Material for this exercise:
--- START ---

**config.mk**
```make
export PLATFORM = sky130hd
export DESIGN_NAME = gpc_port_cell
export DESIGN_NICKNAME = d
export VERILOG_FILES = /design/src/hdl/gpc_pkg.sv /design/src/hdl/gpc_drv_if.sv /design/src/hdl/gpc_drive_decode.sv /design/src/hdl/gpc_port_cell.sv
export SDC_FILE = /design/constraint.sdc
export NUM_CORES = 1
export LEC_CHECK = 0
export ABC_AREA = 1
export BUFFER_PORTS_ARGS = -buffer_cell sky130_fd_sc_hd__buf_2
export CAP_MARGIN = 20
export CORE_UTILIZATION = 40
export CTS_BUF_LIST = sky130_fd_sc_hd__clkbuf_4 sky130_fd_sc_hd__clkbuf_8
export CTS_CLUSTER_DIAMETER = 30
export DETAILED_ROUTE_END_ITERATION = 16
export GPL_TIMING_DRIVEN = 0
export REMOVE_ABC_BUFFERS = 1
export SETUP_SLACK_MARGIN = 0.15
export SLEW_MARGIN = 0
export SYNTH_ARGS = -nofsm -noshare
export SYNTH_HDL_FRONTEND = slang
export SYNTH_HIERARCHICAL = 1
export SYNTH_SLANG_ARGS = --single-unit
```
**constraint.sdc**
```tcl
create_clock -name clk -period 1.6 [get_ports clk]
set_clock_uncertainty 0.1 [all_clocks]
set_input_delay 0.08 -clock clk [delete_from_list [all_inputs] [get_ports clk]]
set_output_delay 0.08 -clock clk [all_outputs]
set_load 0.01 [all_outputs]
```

--- END ---
--- START ---

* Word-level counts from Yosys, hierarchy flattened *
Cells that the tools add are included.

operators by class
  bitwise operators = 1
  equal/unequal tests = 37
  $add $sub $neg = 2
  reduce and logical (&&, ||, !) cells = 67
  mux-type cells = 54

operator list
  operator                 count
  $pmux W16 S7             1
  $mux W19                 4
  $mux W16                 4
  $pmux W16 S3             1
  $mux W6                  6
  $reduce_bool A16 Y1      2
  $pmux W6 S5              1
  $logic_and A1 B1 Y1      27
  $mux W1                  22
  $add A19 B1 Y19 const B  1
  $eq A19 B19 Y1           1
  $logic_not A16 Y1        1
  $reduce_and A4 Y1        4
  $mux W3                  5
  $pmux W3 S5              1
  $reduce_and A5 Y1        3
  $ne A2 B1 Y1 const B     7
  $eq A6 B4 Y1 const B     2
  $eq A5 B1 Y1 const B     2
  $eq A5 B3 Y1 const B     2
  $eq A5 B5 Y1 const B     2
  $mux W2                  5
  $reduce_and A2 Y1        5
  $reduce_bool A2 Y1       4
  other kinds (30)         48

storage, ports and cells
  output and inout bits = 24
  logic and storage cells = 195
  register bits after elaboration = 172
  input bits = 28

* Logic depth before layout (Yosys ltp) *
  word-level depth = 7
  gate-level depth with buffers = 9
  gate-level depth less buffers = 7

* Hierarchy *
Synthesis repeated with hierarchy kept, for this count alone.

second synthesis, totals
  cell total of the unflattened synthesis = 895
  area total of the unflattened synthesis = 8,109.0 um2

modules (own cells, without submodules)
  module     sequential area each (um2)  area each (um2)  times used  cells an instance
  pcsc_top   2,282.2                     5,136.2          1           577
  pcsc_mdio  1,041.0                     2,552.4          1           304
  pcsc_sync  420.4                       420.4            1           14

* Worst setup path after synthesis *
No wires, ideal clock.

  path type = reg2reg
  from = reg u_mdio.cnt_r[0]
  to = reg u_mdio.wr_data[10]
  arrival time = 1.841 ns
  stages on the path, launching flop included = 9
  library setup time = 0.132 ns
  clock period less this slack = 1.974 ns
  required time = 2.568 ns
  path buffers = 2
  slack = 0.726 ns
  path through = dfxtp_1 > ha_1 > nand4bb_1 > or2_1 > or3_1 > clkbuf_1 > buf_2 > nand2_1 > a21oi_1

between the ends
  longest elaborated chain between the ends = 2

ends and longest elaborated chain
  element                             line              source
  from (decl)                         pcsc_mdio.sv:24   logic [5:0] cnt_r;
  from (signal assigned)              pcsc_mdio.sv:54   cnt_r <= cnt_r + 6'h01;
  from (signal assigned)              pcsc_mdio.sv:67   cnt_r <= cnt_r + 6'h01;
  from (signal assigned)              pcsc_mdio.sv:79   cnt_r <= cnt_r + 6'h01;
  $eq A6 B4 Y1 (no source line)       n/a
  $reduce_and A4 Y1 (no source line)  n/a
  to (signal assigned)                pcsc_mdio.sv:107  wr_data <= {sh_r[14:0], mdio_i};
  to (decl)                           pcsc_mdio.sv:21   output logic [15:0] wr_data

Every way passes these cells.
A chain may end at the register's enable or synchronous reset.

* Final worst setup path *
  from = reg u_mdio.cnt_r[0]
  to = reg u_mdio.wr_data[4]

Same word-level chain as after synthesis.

--- END ---
--- START ---

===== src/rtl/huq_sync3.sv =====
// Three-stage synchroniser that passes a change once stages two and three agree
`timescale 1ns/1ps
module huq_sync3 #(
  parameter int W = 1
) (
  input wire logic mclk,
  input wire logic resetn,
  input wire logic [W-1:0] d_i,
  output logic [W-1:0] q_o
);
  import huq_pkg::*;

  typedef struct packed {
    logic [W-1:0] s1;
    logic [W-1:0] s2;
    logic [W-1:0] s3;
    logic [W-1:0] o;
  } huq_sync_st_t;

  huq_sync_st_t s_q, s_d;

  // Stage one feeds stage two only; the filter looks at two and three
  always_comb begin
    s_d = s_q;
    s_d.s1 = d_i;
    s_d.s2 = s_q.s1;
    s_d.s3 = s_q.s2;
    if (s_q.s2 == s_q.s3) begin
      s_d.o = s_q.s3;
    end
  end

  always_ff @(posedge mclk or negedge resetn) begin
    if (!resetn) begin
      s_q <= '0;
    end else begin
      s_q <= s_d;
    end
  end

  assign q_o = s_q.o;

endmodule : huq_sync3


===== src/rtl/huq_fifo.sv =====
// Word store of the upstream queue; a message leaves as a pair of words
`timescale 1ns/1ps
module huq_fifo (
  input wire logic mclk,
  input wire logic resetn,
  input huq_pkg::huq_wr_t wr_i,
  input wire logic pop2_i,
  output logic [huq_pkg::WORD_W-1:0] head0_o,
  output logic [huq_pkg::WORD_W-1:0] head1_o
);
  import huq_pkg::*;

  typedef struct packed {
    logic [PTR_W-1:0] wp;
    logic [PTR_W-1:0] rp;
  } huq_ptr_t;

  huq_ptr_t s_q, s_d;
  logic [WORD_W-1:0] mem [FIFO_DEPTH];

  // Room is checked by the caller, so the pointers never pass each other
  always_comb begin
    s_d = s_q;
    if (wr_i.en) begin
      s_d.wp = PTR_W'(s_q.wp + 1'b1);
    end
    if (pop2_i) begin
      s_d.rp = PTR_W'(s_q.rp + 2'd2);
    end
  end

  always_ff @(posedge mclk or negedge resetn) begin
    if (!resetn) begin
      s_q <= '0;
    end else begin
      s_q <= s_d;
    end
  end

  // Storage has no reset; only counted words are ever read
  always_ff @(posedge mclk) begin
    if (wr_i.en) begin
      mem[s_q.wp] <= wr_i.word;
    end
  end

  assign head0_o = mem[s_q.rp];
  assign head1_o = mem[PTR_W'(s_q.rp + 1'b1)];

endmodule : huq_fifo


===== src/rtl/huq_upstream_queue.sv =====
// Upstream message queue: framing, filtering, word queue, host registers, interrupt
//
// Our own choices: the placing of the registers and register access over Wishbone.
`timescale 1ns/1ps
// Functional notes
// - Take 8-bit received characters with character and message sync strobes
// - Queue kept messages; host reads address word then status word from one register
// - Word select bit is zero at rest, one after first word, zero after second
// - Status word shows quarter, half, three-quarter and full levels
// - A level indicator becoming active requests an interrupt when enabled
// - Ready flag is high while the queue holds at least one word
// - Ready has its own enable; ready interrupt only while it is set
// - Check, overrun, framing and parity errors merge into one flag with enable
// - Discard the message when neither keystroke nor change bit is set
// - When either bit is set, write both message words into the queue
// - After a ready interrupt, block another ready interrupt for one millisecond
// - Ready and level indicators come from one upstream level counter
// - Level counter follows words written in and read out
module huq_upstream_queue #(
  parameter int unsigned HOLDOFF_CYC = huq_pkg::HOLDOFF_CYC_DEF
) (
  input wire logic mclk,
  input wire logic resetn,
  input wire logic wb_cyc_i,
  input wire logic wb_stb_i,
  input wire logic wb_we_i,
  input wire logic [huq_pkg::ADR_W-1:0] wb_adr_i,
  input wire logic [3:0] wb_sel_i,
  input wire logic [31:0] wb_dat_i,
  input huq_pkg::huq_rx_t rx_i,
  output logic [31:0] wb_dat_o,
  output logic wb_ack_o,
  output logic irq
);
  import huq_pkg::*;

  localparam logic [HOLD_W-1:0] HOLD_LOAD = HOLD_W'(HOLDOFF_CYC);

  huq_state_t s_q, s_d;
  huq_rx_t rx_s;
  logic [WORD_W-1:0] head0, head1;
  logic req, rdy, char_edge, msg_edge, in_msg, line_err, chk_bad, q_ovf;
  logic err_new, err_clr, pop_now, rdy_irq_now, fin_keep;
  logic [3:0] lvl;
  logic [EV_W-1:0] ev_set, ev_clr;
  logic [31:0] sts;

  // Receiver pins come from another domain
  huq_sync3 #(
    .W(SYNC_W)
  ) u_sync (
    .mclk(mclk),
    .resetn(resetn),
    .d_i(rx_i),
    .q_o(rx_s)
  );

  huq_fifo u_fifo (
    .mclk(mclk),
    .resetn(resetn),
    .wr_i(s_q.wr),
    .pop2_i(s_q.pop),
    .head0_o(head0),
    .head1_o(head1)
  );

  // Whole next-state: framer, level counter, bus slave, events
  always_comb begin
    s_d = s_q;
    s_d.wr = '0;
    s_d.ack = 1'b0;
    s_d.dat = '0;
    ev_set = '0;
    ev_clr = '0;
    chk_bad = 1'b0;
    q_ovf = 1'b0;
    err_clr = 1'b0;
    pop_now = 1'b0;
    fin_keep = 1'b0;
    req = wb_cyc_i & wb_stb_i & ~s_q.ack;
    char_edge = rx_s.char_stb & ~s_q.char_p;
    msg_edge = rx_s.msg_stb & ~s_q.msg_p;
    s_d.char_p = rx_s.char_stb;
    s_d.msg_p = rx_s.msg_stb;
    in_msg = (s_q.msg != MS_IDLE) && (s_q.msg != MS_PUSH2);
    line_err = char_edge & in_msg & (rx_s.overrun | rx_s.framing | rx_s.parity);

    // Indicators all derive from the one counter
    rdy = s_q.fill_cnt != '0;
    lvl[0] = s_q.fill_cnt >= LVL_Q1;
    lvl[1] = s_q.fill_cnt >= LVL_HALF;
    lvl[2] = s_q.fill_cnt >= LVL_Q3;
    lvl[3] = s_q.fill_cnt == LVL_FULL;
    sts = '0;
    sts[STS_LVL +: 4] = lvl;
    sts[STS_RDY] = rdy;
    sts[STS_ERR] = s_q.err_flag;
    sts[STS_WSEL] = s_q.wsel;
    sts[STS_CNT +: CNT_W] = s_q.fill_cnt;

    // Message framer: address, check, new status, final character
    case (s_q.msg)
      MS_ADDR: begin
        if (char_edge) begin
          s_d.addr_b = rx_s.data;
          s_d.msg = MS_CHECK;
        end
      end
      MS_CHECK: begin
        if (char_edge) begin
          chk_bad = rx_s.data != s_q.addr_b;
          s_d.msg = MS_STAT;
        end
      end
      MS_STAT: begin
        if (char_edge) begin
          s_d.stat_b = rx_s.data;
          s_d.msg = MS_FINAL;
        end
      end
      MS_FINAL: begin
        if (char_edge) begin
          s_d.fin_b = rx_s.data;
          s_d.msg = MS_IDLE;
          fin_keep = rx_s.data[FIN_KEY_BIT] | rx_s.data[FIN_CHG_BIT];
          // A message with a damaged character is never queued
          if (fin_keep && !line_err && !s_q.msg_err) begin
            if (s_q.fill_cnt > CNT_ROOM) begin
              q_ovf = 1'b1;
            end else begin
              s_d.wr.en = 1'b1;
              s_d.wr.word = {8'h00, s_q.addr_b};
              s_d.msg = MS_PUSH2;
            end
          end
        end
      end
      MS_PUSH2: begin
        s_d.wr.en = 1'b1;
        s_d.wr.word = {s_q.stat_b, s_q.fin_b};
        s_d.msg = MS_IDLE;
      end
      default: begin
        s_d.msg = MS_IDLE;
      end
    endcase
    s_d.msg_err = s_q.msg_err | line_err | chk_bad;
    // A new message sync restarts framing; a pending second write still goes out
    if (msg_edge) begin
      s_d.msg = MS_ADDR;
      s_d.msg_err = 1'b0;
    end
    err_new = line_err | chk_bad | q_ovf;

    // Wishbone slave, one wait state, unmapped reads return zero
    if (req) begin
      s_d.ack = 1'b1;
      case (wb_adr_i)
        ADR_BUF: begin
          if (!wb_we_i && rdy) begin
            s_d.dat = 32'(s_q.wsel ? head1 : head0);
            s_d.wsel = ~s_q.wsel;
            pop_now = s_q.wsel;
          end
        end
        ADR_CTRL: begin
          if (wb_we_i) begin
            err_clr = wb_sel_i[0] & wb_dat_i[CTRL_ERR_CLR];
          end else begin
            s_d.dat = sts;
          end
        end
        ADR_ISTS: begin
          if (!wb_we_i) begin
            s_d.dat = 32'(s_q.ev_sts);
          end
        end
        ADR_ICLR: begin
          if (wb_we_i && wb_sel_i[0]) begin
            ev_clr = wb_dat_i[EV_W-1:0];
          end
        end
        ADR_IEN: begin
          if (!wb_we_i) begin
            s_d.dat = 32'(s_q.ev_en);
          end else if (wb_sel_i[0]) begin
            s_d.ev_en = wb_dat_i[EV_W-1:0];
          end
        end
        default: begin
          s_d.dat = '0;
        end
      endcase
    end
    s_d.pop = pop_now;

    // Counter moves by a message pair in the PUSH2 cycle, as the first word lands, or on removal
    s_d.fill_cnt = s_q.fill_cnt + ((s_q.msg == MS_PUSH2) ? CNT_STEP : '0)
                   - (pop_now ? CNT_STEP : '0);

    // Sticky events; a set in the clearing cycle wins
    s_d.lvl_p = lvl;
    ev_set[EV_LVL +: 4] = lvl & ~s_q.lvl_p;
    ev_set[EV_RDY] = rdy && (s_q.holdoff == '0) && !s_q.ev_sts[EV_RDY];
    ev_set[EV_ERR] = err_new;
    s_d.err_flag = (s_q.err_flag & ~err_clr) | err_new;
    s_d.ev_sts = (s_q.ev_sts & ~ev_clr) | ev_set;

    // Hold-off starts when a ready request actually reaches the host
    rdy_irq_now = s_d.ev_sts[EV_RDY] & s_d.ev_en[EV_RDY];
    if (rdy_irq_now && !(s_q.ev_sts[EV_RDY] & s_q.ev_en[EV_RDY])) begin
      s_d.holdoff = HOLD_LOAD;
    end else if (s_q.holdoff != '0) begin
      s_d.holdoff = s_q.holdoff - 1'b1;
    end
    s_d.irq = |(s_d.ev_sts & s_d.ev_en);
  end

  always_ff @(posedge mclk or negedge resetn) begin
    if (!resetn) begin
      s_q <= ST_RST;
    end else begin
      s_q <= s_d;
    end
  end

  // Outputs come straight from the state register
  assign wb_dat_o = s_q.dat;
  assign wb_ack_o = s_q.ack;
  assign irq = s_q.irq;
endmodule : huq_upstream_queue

--- END ---

Prompt:
Report only the number of lines above that contain "path".

Answer box:
6